Proposed is a 220-seat restaurant, with outdoor dining for 40 to 50 patrons on the patio in warm months, said President Jack Crawford. Plans are to hire 75-100 near full-time and part-time employees and four or five salaried managers.
The restaurant will occupy the former Harborside restaurant, just off the Chamberlain Bridge.
The Muddy Rudder’s specialty is fresh seafood. While the menu will be essentially the same as Yarmouth’s, the decor for the Brewer site will reflect the history and heritage of the Penobscot River.
Mayor Michael Celli said that when he learned Muddy Rudder was coming, his taste buds were first to react. On a more serious note, he said he was pleased to see a restaurant of that caliber choose such a high visibility site.
The restaurant’s future home is one of the first things visitors see as they cross the Joshua Chamberlain Bridge into Brewer. The site also is located at the convergence of Wilson, North Main and South Main streets, three of the city’s primary travel routes.

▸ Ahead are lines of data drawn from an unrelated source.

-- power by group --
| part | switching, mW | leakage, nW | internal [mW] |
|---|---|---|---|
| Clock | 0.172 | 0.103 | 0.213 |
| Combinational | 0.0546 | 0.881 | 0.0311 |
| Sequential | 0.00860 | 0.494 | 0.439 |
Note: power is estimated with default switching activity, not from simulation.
### config.mk
export PLATFORM = sky130hd
export DESIGN_NAME = denorm_shift_48
export DESIGN_NICKNAME = d
export VERILOG_FILES = /design/src/rtl/denorm_shift_48.sv
export SDC_FILE = /design/constraint.sdc
export NUM_CORES = 1
export LEC_CHECK = 0
export ABC_AREA = 1
export CORE_MARGIN = 5
export CORE_UTILIZATION = 60
export CTS_CLUSTER_SIZE = 30
export DETAILED_ROUTE_END_ITERATION = 10
export PLACE_DENSITY_LB_ADDON = 0.3
export REMOVE_ABC_BUFFERS = 1
export SYNTH_ARGS = -nofsm -noshare
export SYNTH_HDL_FRONTEND = slang
export SYNTH_SLANG_ARGS = --single-unit
export TNS_END_PERCENT = 5
### constraint.sdc
create_clock -name clk -period 3.95 [get_ports clk]
set_input_delay 0.5925 -clock clk [delete_from_list [all_inputs] [get_ports clk]]
set_output_delay 0.5925 -clock clk [all_outputs]
set_load 0.05 [all_outputs]
--- config.mk ---
export PLATFORM = sky130hd
export DESIGN_NAME = mem_access_unit_flat
export DESIGN_NICKNAME = d
export VERILOG_FILES = /design/src/rtl/mem_access_unit_if.sv /design/src/rtl/mem_access_unit.sv /design/src/flat_wrapper.sv
export SDC_FILE = /design/constraint.sdc
export NUM_CORES = 1
export LEC_CHECK = 0
export BUFFER_PORTS_ARGS = -buffer_cell sky130_fd_sc_hd__buf_4
export CELL_PAD_IN_SITES_DETAIL_PLACEMENT = 1
export CELL_PAD_IN_SITES_GLOBAL_PLACEMENT = 1
export CORE_MARGIN = 5
export CORE_UTILIZATION = 38
export CTS_BUF_LIST = sky130_fd_sc_hd__clkbuf_4
export DETAILED_ROUTE_END_ITERATION = 7
export PLACE_DENSITY_LB_ADDON = 0.12
export SLEW_MARGIN = 20
export SYNTH_ARGS = -nofsm -noshare
export SYNTH_HDL_FRONTEND = slang
export SYNTH_SLANG_ARGS = --single-unit
--- constraint.sdc ---
create_clock -name clk -period 2.5 [get_ports clk]
set_input_delay 0.5 -clock clk [delete_from_list [all_inputs] [get_ports clk]]
set_output_delay 0.5 -clock clk [all_outputs]
set_load 0.05 [all_outputs]
--- src/rtl/mem_access_unit_if.sv ---
// Bus between the multicycle datapath/memory and mem_access_unit.
// master = datapath plus memory side; slave = the access unit.
interface mem_access_unit_if;
   logic        req;
   logic        is_fetch;
   logic        is_store;
   logic [2:0]  funct3;
   logic [31:0] addr;
   logic [31:0] store_data;
   logic        busy;
   logic        done;
   logic        misaligned;
   logic [31:0] instr;
   logic [31:0] load_data;
   logic [31:0] mem_addr;
   logic [31:0] mem_wdata;
   logic        mem_read;
   logic        mem_write;
   logic [31:0] mem_rdata;

   modport master (
      output req, is_fetch, is_store, funct3, addr, store_data, mem_rdata,
      input  busy, done, misaligned, instr, load_data, mem_addr, mem_wdata, mem_read, mem_write
   );

   modport slave (
      input  req, is_fetch, is_store, funct3, addr, store_data, mem_rdata,
      output busy, done, misaligned, instr, load_data, mem_addr, mem_wdata, mem_read, mem_write
   );
endinterface
===== src/rtl/output_port_transmitter.sv =====
`default_nettype none
// ============================================================================
// Module      : output_port_transmitter
// Description : Drains two router output FIFOs round-robin, one whole packet
//               per grant, onto the Aurora TX AXI4-Stream interface.
// Revision    : 1.0 - initial release
// ============================================================================
module output_port_transmitter #(
   parameter int AURORA_DATA_WIDTH = 256,
   parameter int NUMBER_PACKET     = 5,
   parameter int CNT_WIDTH         = 16
) (
   input  logic                         clk,
   input  logic                         rst_n,
   input  logic                         empty_output_port_0,
   output logic                         rd_output_port_0,
   input  logic [AURORA_DATA_WIDTH-1:0] data_output_port_0,
   input  logic                         empty_output_port_1,
   output logic                         rd_output_port_1,
   input  logic [AURORA_DATA_WIDTH-1:0] data_output_port_1,
   input  logic                         tx_channel_up,
   output logic [AURORA_DATA_WIDTH-1:0] m_axi_tx_tdata,
   output logic                         m_axi_tx_tvalid,
   output logic                         m_axi_tx_tlast,
   input  logic                         m_axi_tx_tready,
   output logic                         active_port,
   output logic                         busy,
   output logic [CNT_WIDTH-1:0]         pkt_count_0,
   output logic [CNT_WIDTH-1:0]         pkt_count_1
);

   localparam int                  c_BEAT_W    = $clog2(NUMBER_PACKET);
   localparam logic [c_BEAT_W-1:0] c_LAST_BEAT = c_BEAT_W'(NUMBER_PACKET - 1);

   typedef enum logic [2:0] {
      S_IDLE  = 3'd0,
      S_FETCH = 3'd1,
      S_LOAD  = 3'd2,
      S_SEND  = 3'd3,
      S_WAIT  = 3'd4
   } state_t;

   state_t                         r_state;
   state_t                         w_next_state;
   logic                           r_active_port;
   logic                           r_rr_ptr;
   logic                           r_busy;
   logic [c_BEAT_W-1:0]            r_beat_cnt;
   logic [AURORA_DATA_WIDTH-1:0]   r_tdata;
   logic                           r_tvalid;
   logic [CNT_WIDTH-1:0]           r_pkt_count_0;
   logic [CNT_WIDTH-1:0]           r_pkt_count_1;

   logic                           w_start;
   logic                           w_start_port;
   logic                           w_locked_empty;
   logic                           w_last_beat;
   logic                           w_handshake;

   assign w_locked_empty = r_active_port ? empty_output_port_1 : empty_output_port_0;
   assign w_last_beat    = (r_beat_cnt == c_LAST_BEAT);
   assign w_handshake    = (r_state == S_SEND) && r_tvalid && m_axi_tx_tready;

   always_comb begin
      w_next_state = r_state;
      w_start      = 1'b0;
      w_start_port = r_rr_ptr;
      case (r_state)
         S_IDLE: begin
            if (tx_channel_up && (!empty_output_port_0 || !empty_output_port_1)) begin
               w_start      = 1'b1;
               // With only one port ready, an empty port 0 means port 1 wins
               w_start_port = (!empty_output_port_0 && !empty_output_port_1) ?
                              r_rr_ptr : empty_output_port_0;
               w_next_state = S_FETCH;
            end
         end
         S_FETCH: w_next_state = S_LOAD;
         S_LOAD:  w_next_state = S_SEND;
         S_SEND: begin
            if (w_handshake) begin
               if (w_last_beat)
                  w_next_state = S_IDLE;
               else if (w_locked_empty)
                  w_next_state = S_WAIT;
               else
                  w_next_state = S_FETCH;
            end
         end
         S_WAIT: begin
            if (!w_locked_empty)
               w_next_state = S_FETCH;
         end
         default: w_next_state = S_IDLE;
      endcase
   end

   always_ff @(posedge clk or negedge rst_n) begin
      if (!rst_n) begin
         r_state       <= S_IDLE;
         r_busy        <= 1'b0;
         r_active_port <= 1'b0;
         r_rr_ptr      <= 1'b0;
         r_beat_cnt    <= '0;
         r_tdata       <= '0;
         r_tvalid      <= 1'b0;
         r_pkt_count_0 <= '0;
         r_pkt_count_1 <= '0;
      end else begin
         r_state <= w_next_state;
         r_busy  <= (w_next_state != S_IDLE);
         if (w_start) begin
            r_active_port <= w_start_port;
            r_beat_cnt    <= '0;
         end
         if (r_state == S_LOAD) begin
            r_tdata  <= r_active_port ? data_output_port_1 : data_output_port_0;
            r_tvalid <= 1'b1;
         end
         if (w_handshake) begin
            r_tvalid <= 1'b0;
            if (w_last_beat) begin
               r_rr_ptr <= ~r_active_port;
               if (r_active_port)
                  r_pkt_count_1 <= r_pkt_count_1 + 1'b1;
               else
                  r_pkt_count_0 <= r_pkt_count_0 + 1'b1;
            end else begin
               r_beat_cnt <= r_beat_cnt + 1'b1;
            end
         end
      end
   end

   assign rd_output_port_0 = (r_state == S_FETCH) && !r_active_port;
   assign rd_output_port_1 = (r_state == S_FETCH) &&  r_active_port;
   assign m_axi_tx_tlast   = (r_state == S_SEND) && w_last_beat;
   assign m_axi_tx_tdata   = r_tdata;
   assign m_axi_tx_tvalid  = r_tvalid;
   assign active_port      = r_active_port;
   assign busy             = r_busy;
   assign pkt_count_0      = r_pkt_count_0;
   assign pkt_count_1      = r_pkt_count_1;

endmodule
`default_nettype wire


===== config.mk =====
export PLATFORM = sky130hd
export DESIGN_NAME = output_port_transmitter
export DESIGN_NICKNAME = d
export VERILOG_FILES = /design/src/rtl/output_port_transmitter.sv
export SDC_FILE = /design/constraint.sdc
export NUM_CORES = 1
export LEC_CHECK = 0
export ABC_AREA = 0
export BUFFER_PORTS_ARGS = -buffer_cell sky130_fd_sc_hd__buf_2
export CORE_AREA = 3 3 319 321
export DETAILED_ROUTE_END_ITERATION = 10
export DIE_AREA = 0 0 322 324
export MAX_ROUTING_LAYER = met4
export PLACE_DENSITY = 0.41
export SKIP_CTS_REPAIR_TIMING = 1
export SLEW_MARGIN = 20
export SYNTH_ARGS = -nofsm -noshare
export SYNTH_HDL_FRONTEND = slang
export SYNTH_SLANG_ARGS = --single-unit

===== constraint.sdc =====
create_clock -name clk -period 1.6 [get_ports clk]
set_clock_uncertainty 0.1 [all_clocks]
set_input_delay 0.24 -clock clk [delete_from_list [all_inputs] [get_ports clk]]
set_output_delay 0.24 -clock clk [all_outputs]
set_load 0.02 [all_outputs]

==> results.yml, run 1 <==
setup_path:
  start_kind: "flop"
  endpoint_kind: "primary output"
  rrSetupSlack_ps: -230
  worstPathRequired_ps: 1260
  cp.arrival_ps: 1590
  cp_max_fo: 3
  worst-setup-path-type: "flop to primary output"
timing:
  finalHoldViolations: 1
  timing.fmax_ghz: 0.519
  period_needed_ps: 1930
  period_share_pct: 120
  setup_viol: 205
  slew_headroom_pct: 66.0
  fin_ws_ps: -327
  whs_ps: -1.17
  slew_viol_final: 0
  rsz0062_at_grt: "true"
  worst_pin_slew_ps: 505
power:
  powerDensity_mw_per_mm2: 1780
  pwr-share-comb_pct: 59.5
  swShare_pct: 42.1
  seqPwrFrac_pct: 23.9
  p_total_mw: 54.0
  power.switching_mw: 22.8
  power_frac_clock_pct: 16.6
  vdd_drop_max_mv: 0.816
  power.internal_mw: 31.2
  leakage_nw: 14.2
status:
  status: "finished, violations left"
  violations: "hold timing, setup timing"
job:
  maxCapViolCount: 0
detailed_routing:
  drcViolationCount: 0
  vias: 15600
  finalWirelength_um: 76900
  first_pass_iters: 4
  drtIter0Drc: 713
  wl_met2_um: 39600
  topRoutingLayerUsed: "met4"
  ant_nets: 0
  vias_per_cell: 3.78
  wl_met3_um: 3730
  wl_per_cell_um: 18.6
  drt-met1-wl_um: 30800
synthesis:
  ys_seq_elements: 298
  syn_inst: 1292
  yosysWarnings: 0
  yosysUniqueCellTypes: 36
  synth_seq_area_share_pct: 54.5
  syn_avg_cell_area_um2: 10.6
  netlist_area_mm2: 0.0137
  syn_nets: 1814
global_routing:
  track_usage_pct: 11.6
  grt_pass1_vias: 12700
  grt_max_degree: 60
  grt_overflow_total: 0
  grt_pass1_wl_um: 85900
  antenna_found_initial: 0
floorplan:
  die-width_um: 322
  start_util_pct: 13.7
  rows: 116
  fp.coreArea_mm2: 0.0996
  dieArea_mm2: 0.104
  ios: 812
  fp.dieH_um: 324
cells_and_area:
  drive_gt1_share_pct: 48.3
  area_growth_pct: 121
  layout_commonest_cell: "buf_2"
  final_cell_mix: "buf_2, dlygate4sd3_1, dfrtp_1"
  utilization_pct: 30.4
  nets: 3326
clock_network:
  cts.sinks: 298
  cts_tree: "yes"
  clk_latency_ps: 540
  cts_made_buffers: 38
  ctsLongestPathBuffers: 3
  clockRootBuffer: "clkbuf_16"
  h-tree-depth: 2
  clk_pin_slew_ps: 60
place:
  port_buffers: 811
  gp_congestion: 0.786
  dp_hpwl_um: 52500
  place_ws_ps: -209
worst_hold_path:
  min_path_type: "input pin to flop"
flip-flops by register name (all words and copies together) (netlist names):
name / cells
r_beat_cnt: 3
r_state: 3
m_axi_tx_tvalid: 1
r_rr_ptr: 1
pkt_count_0: 16
active_port: 1
pkt_count_1: 16
m_axi_tx_tdata: 256
busy: 1
metrics by stage:
stage               setup TNS, ps  cells  hold slack [ps]  cell area (µm²)
detailed placement          -4720   3496              100            20600
global placement            -3570   3496             99.0            20600
CTS                         -8980   3561             -522            21900
floorplan                   -5420   1292             -156            13800
finish                     -18700   4128            -1.17            30300
global route               -32340   4127            -3.78            30300
cell type report:
type | count | area, µm²
tap | 1298 | 1620
fill | 10200 | 69300
multi-input combinational | 903 | 7560
inverter | 4 | 15.0
sequential | 298 | 7470
clock buffer | 56 | 1160
antenna | 1 | 2.50
timing repair buffer | 1559 | 12300
clock inverter | 9 | 124
cell families after synthesis:
family                   synth area share (%)
XOR/XNOR                                 1.92
AO/OA/AOI/OAI                            9.83
multiplexers                             19.3
buffers and inverters                    3.44
AND/OR/NAND/NOR                          10.7
adder cells (fa/ha/maj)                 0.366
flip-flops                               54.5
synth_stat cells (all sizes together):
master   number  area share [%]
o211ai        1           0.055
and3          3            0.14
inv           4            0.11
nor2         12            0.33
buf          61             2.5
nor3          5            0.22
o21a          1           0.055
nand2       280             7.7
clkbuf       27            0.81
or2           1           0.046
and2          1           0.046
nand4         8            0.48
nand3b        2            0.11
o2111ai       1           0.064
dfrtp       298              54
and4          3            0.19
xor2          7            0.45
o21ai       260             9.5
nor4          5            0.67
nor3b         1           0.055
nand2b        2           0.091
or3           1           0.082
nand3        12            0.44
mux2          3            0.25
xnor2        23             1.5
a21oi         4            0.15
mux2i       260              19
ha            4            0.37
nand4b        2            0.13
critical path, stage by stage, from the launching register on:
cell      delay (ps)
dfrtp_1          380
nand3b_1         170
buf_6            130
buf_6            110
nor2_4           110
buf_6            140
worst paths after layout:
kind / endpoint / start / depth (start not counted)
worst max-delay path: m_axi_tx_tlast / r_state[2] / 5
max in group asynchronous: m_axi_tx_tdata[246] / rst_n / 3
min in group asynchronous: m_axi_tx_tdata[144] / rst_n / 2
worst max register to register: pkt_count_0[15] / r_beat_cnt[1] / 9
worst min register to register: pkt_count_0[15] / pkt_count_0[15] / 1
worst min-delay path: m_axi_tx_tdata[149] / data_output_port_1[149] / 4
layer usage:
layer	vias to the layer above	track usage (%)
li1	7521	-
met1	7353	13.8
met2	563	19.9
met3	166	1.98
met4	0	3.65
met5	-	-
power by group through the flow:
stage          sequential [mW]  combinational, mW  clock, mW
2_1_floorplan             16.8               8.79          0
3_3_place_gp              12.9               23.3          0
3_5_place_dp              13.0               23.4          0
4_1_cts                   12.9               23.4       9.34
5_1_grt                   13.3               34.4       9.62
6_report                  12.9               32.2       8.96
No activity file was read; power rests on OpenSTA's default activity.
==> run 2, diff against run 1 <==
- RECOVER_POWER: not set -> 100
==> run 2 against run 1 <==
Effect of this change:
- the run still ends with hold timing, setup timing left
- die area unchanged
- global-route usage unchanged
- fmax unchanged
- non-clock buffer count unchanged
- core utilization decreased by 0.054 points
- critical endpoint unchanged
==> results.yml, run 2 (synthesis results as in run 1) <==
cells_and_area:
  nets: 3326
  ff_latch_area_mm2: 0.00747
  drive_gt1_share_pct: 48.3
  fillers: 10200
  largest_reg_flops: 256
  area_growth_pct: 121
  multiInputGateArea_mm2: 0.00756
  layout_commonest_cell: "buf_2"
  final_cell_mix: "buf_2, dlygate4sd3_1, dfrtp_1"
  instances_no_fill: 4128
status:
  violations: "hold timing, setup timing"
  status: "finished, violations left"
floorplan:
  die-width_um: 322
  fp.dieH_um: 324
  dieArea_mm2: 0.104
  fp.coreArea_mm2: 0.0996
  ios: 812
  rows: 116
  start_util_pct: 13.7
detailed_routing:
  drtIter0Drc: 721
  vias_per_cell: 3.77
  ant_nets: 0
  finalWirelength_um: 76800
  wl_per_cell_um: 18.6
  vias: 15600
  drcViolationCount: 0
  first_pass_iters: 4
timing:
  worst_pin_slew_ps: 1180
  period_needed_ps: 1930
  whs_ps: -0.874
  timing.fmax_ghz: 0.519
  finalHoldViolations: 1
  setup_viol: 205
  rsz0062_at_grt: "true"
  fin_ws_ps: -327
  slew_viol_final: 0
  slew_headroom_pct: 21.1
  period_share_pct: 120
setup_path:
  cpMostUsedCell: "buf_6"
  cp.arrival_ps: 1590
  critical_path.top_delay_family: "flip-flops"
  endpoint_kind: "primary output"
  start_kind: "flop"
  worstPathRequired_ps: 1260
  worstPathCellList: "nand3b_1 > buf_6 > buf_6 > nor2_4 > buf_6"
  cp_slowest_cell: "dfrtp_1"
  worst-setup-path-type: "flop to primary output"
  critical_path.max_stage_delay_ps: 380
  cp_max_fo: 3
  worst-path-buf-inv: 3
clock_network:
  cts.sinks: 298
  clockRootBuffer: "clkbuf_16"
  clk_latency_ps: 540
  ctsLongestPathBuffers: 3
  cts_made_buffers: 38
  clk_pin_slew_ps: 60
  h-tree-depth: 2
  cts_tree: "yes"
place:
  port_buffers: 811
  place_ws_ps: -209
  dpl.cell_count: 3496
  dp_hpwl_um: 52500
  gp_congestion: 0.786
global_routing:
  antenna_found_initial: 0
  track_usage_pct: 11.6
  grt_overflow_total: 0
  grt_max_degree: 60
  grt_pass1_wl_um: 85900
  grt_pass1_vias: 12700
power:
  leakage_nw: 14.1
  vdd_drop_max_mv: 0.815
  powerDensity_mw_per_mm2: 1780
job:
  maxCapViolCount: 0
worst_hold_path:
  min_path_type: "input pin to flop"
==> run 2: changes by cell type in the layout (fill, tap and decap cells not counted) <==
cell,previous run,this run
buf_4,125,116
clkbuf_4,5,9
buf_12,39,35
clkbuf_2,0,1
buf_6,78,81
buf_2,783,788
==> run 2: per-layer routing <==
metal  vias to the layer above  wire length [µm]  track usage, %
met5                         -                 0               -
li1                       7521                 -               -
met2                       558             39600            19.9
met4                         0              2800            3.65
met1                      7335             30700            13.8
met3                       164              3710            1.98
==> run 2: worst reg2reg max path, delay by kind of cell (launching register included) <==
| family | cells | cell delay (ps) |
|---|---|---|
| buffers and inverters | 4 | 510 |
| XOR/XNOR | 1 | 160 |
| flip-flops | 1 | 380 |
| AND/OR/NAND/NOR | 3 | 430 |
| adder cells (fa/ha/maj) | 1 | 140 |
==> run 2: metrics by stage <==
step / power (mW) / utilization (%) / setup TNS [ps] / area [µm²]
finish: 54.0 / 30.4 / -18910 / 30200
global route: 57.3 / 30.4 / -34100 / 30200
CTS: 45.7 / 22.0 / -8980 / 21900
detailed placement: 36.4 / 20.7 / -4720 / 20600
global placement: 36.2 / 20.7 / -3570 / 20600
floorplan: 25.6 / - / -5420 / 13800
==> run 2: worst paths after layout <==
path	to	cells after the start	slack [ps]	start
max	m_axi_tx_tlast	5	-330	r_state[2]
min	m_axi_tx_tdata[149]	4	-0.9	data_output_port_1[149]
max reg2reg	pkt_count_0[15]	9	-230	r_beat_cnt[1]
min reg2reg	pkt_count_0[15]	1	370	pkt_count_0[15]
max in group asynchronous	pkt_count_1[0]	3	90	rst_n
min in group asynchronous	m_axi_tx_tdata[144]	2	380	rst_n
==> run 2: power by group <==
part / internal (mW) / leakage, nW / switching (mW) / total (mW)
logic: 14.7 / 9.81 / 17.4 / 32.1
clock network: 5.47 / 0.639 / 3.48 / 8.95
registers: 11.0 / 3.69 / 1.88 / 12.9
total: 31.2 / 14.1 / 22.7 / 54.0
==> run 2: cell type report <==
| type | count | area share (%) |
|---|---|---|
| Antenna cell | 1 | 0.00827 |
| Timing Repair Buffer | 1559 | 40.6 |
| Clock buffer | 56 | 3.83 |
| Multi-Input combinational cell | 903 | 25.0 |
| Tap cell | 1298 | 5.37 |
| Clock inverter | 9 | 0.410 |
| Sequential cell | 298 | 24.7 |
| Inverter | 4 | 0.0496 |
==> run 3, diff against run 2 <==
- SKIP_CTS_REPAIR_TIMING: 1 -> not set
==> run 3 against run 2 <==
Effect of this change:
- the run ends with setup timing left
- critical endpoint unchanged
- register-to-register slack better by 50 ps
- largest cell class unchanged
- critical path type unchanged
- die area stayed put
- global-route usage is 2.5 points higher
- fmax is 0.18% higher
- combinational power hardly changed
- first-iteration DRC count is 1.4% lower
- clock-buffer cell count stayed put
- flip-flop and latch count stayed put
- critical path depth is 1 lower
- cell count is 0.15% lower
- clock power hardly changed
- core utilization is 0.24 points higher
==> results.yml, run 3 (synthesis results as in run 1) <==
global_routing:
  grt_pass1_vias: 16700
  grtUsageMet2_pct: 23.3
  gr-usage-met3_pct: 3.44
  grt_pass1_wl_um: 106000
  track_usage_pct: 14.1
  antenna_found_initial: 2
  top_usage_layer: "met2"
  grt_overflow_total: 0
  grtUsageMet1_pct: 15.8
  grt_max_degree: 60
power:
  seqPwrFrac_pct: 23.9
  leakage_nw: 14.0
  vdd_drop_max_mv: 0.691
  swShare_pct: 42.5
  power.switching_mw: 23.1
  powerDensity_mw_per_mm2: 1780
  power.internal_mw: 31.2
  pwr-share-comb_pct: 59.6
  power_frac_clock_pct: 16.5
setup_path:
  reg2reg_to: "m_axi_tx_tdata[99]"
  critical_path.startpoint: "r_state[2]"
  endpoint_kind: "primary output"
  worst-path-buf-inv: 2
  reg2reg_from: "active_port"
  cp.arrival_ps: 1580
  worstPathCellList: "nand3b_1 > clkbuf_1 > nor2_4 > buf_6"
  worstPathRequired_ps: 1260
  cp_slowest_cell: "dfrtp_1"
  start_kind: "flop"
  worst-setup-path-type: "flop to primary output"
  cp_max_fo: 3
  cp.depth: 4
  rrSetupSlack_ps: -180
  critical_path.max_stage_delay_ps: 390
  critical_path.top_delay_family: "flip-flops"
  crit_end: "m_axi_tx_tlast"
  reg2reg_depth: 8
timing:
  worst_pin_slew_ps: 1200
  finalHoldViolations: 0
  setup_viol: 188
  slew_headroom_pct: 20.1
  period_share_pct: 120
  slew_viol_final: 0
  period_needed_ps: 1920
  timing.fmax_ghz: 0.520
  rsz0062_at_grt: "true"
  fin_ws_ps: -323
clock_network:
  clk_pin_slew_ps: 50
  cts_made_buffers: 38
  h-tree-depth: 2
  clk_latency_ps: 540
  cts_tree: "yes"
  cts.sinks: 298
  ctsLongestPathBuffers: 3
  clockRootBuffer: "clkbuf_16"
floorplan:
  fp.dieH_um: 324
  die-width_um: 322
  fp.coreArea_mm2: 0.0996
  ios: 812
  rows: 116
  start_util_pct: 13.7
  dieArea_mm2: 0.104
place:
  dpl.cell_count: 3496
  dp_hpwl_um: 52500
  post_dp_cell_area_mm2: 0.0206
  gp_congestion: 0.786
  port_buffers: 811
cells_and_area:
  largest_reg_flops: 256
  utilization_pct: 30.6
  instances_no_fill: 4122
  final_cell_mix: "buf_2, dlygate4sd3_1, dfrtp_1"
  drive_gt1_share_pct: 46.8
  area_growth_pct: 123
  layout_commonest_cell: "buf_2"
  fin_area_mm2: 0.0305
  nets: 3319
worst_hold_path:
  min_delay_path_depth: 4
  worstHoldStart: "data_output_port_1[150]"
  min_path_type: "input pin to flop"
detailed_routing:
  wl_per_cell_um: 18.9
  first_pass_iters: 4
  finalWirelength_um: 77800
  vias: 15800
  drcViolationCount: 0
  drtIter0Drc: 711
  vias_per_cell: 3.83
  ant_nets: 0
status:
  violations: "setup timing"
  status: "finished, violations left"
job:
  maxCapViolCount: 0
-- run 3: how the worst min path moves through the flow --
| stage | to |
|---|---|
| floorplan | active_port |
| global placement | m_axi_tx_tdata[136] |
| detailed placement | m_axi_tx_tdata[144] |
| CTS | m_axi_tx_tdata[150] |
| global route | m_axi_tx_tdata[150] |
| finish | m_axi_tx_tdata[150] |
-- run 3: power by group through the flow --
| stage | Clock (mW) | Sequential, mW | Combinational (mW) |
|---|---|---|---|
| 6_report | 8.97 | 13.0 | 32.4 |
| 3_3_place_gp | 0 | 12.9 | 23.3 |
| 4_1_cts | 9.34 | 12.9 | 29.8 |
| 3_5_place_dp | 0 | 13.0 | 23.4 |
| 5_1_grt | 9.63 | 13.4 | 34.7 |
| 2_1_floorplan | 0 | 16.8 | 8.79 |
-- run 3: worst min-delay path, delay by kind of cell --
family | cells | cell delay [ps]
mux | 1 | 80
compound gates | 1 | 100
buf+inv | 2 | 240
-- run 3: cell type report --
class	instances	area [µm²]
antenna	2	5.00
inverter	4	15.0
clock buffer	56	1160
sequential	298	7470
tap	1298	1620
clock inverter	9	124
fill	10100	69100
multi-input combinational	903	7780
timing repair buffer	1552	12300
-- run 3: routing by layer --
| metal | wire, µm | up-vias |
|---|---|---|
| met1 | 30600 | 7398 |
| met2 | 38600 | 636 |
| met4 | 4100 | 0 |
| met3 | 4420 | 217 |
| li1 | - | 7518 |
| met5 | 0 | - |
-- run 3: stage by stage --
| stage | total power [mW] | hold WS [ps] | TNS [ps] | worst slack, ps |
|---|---|---|---|---|
| final | 54.3 | 52.2 | -12990 | -323 |
| after global routing | 57.7 | 21.2 | -32490 | -414 |
| after CTS | 52.0 | 6.18 | -15400 | -371 |
| after detailed placement | 36.4 | 100 | -4720 | -209 |
| after global placement | 36.2 | 99.0 | -3570 | -195 |
| after floorplan | 25.6 | -156 | -5420 | -106 |
-- run 3: repair_timing --
action	4_1_cts	5_1_grt
hold buffers	511	1
gates resized for setup	478	343
cloned	16	11
endpoints found under the hold margin	555	1
setup buffers	36	14
pin swaps	40	51
endpoints found under the setup margin	134	304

Peter Anastos, an owner, said persistent recruiting efforts factored into the decision to set up shop here, but said the project wouldn’t have worked without an ideal site. He got his first glimpse of the property on the Internet.
“It almost screamed out ‘Muddy Rudder’ when I looked at it,” he said.
The sale of the former Harborside property marks the end on an era for the heirs of F.H. Drummond, one of the area’s prominent lumber barons, according to Carol Epstein of Epstein Commercial Realty, who brokered the sale
Franklin Hayden Drummond, who lived during the lumber boom years of the early to mid-1800s, owned large parcels of land on the Brewer and Bangor waterfronts, as well as a great deal of timberland in several Maine counties, according to the heirs’ representing agent. At the time of the sale, only three heirs – two individuals and one trust – remained.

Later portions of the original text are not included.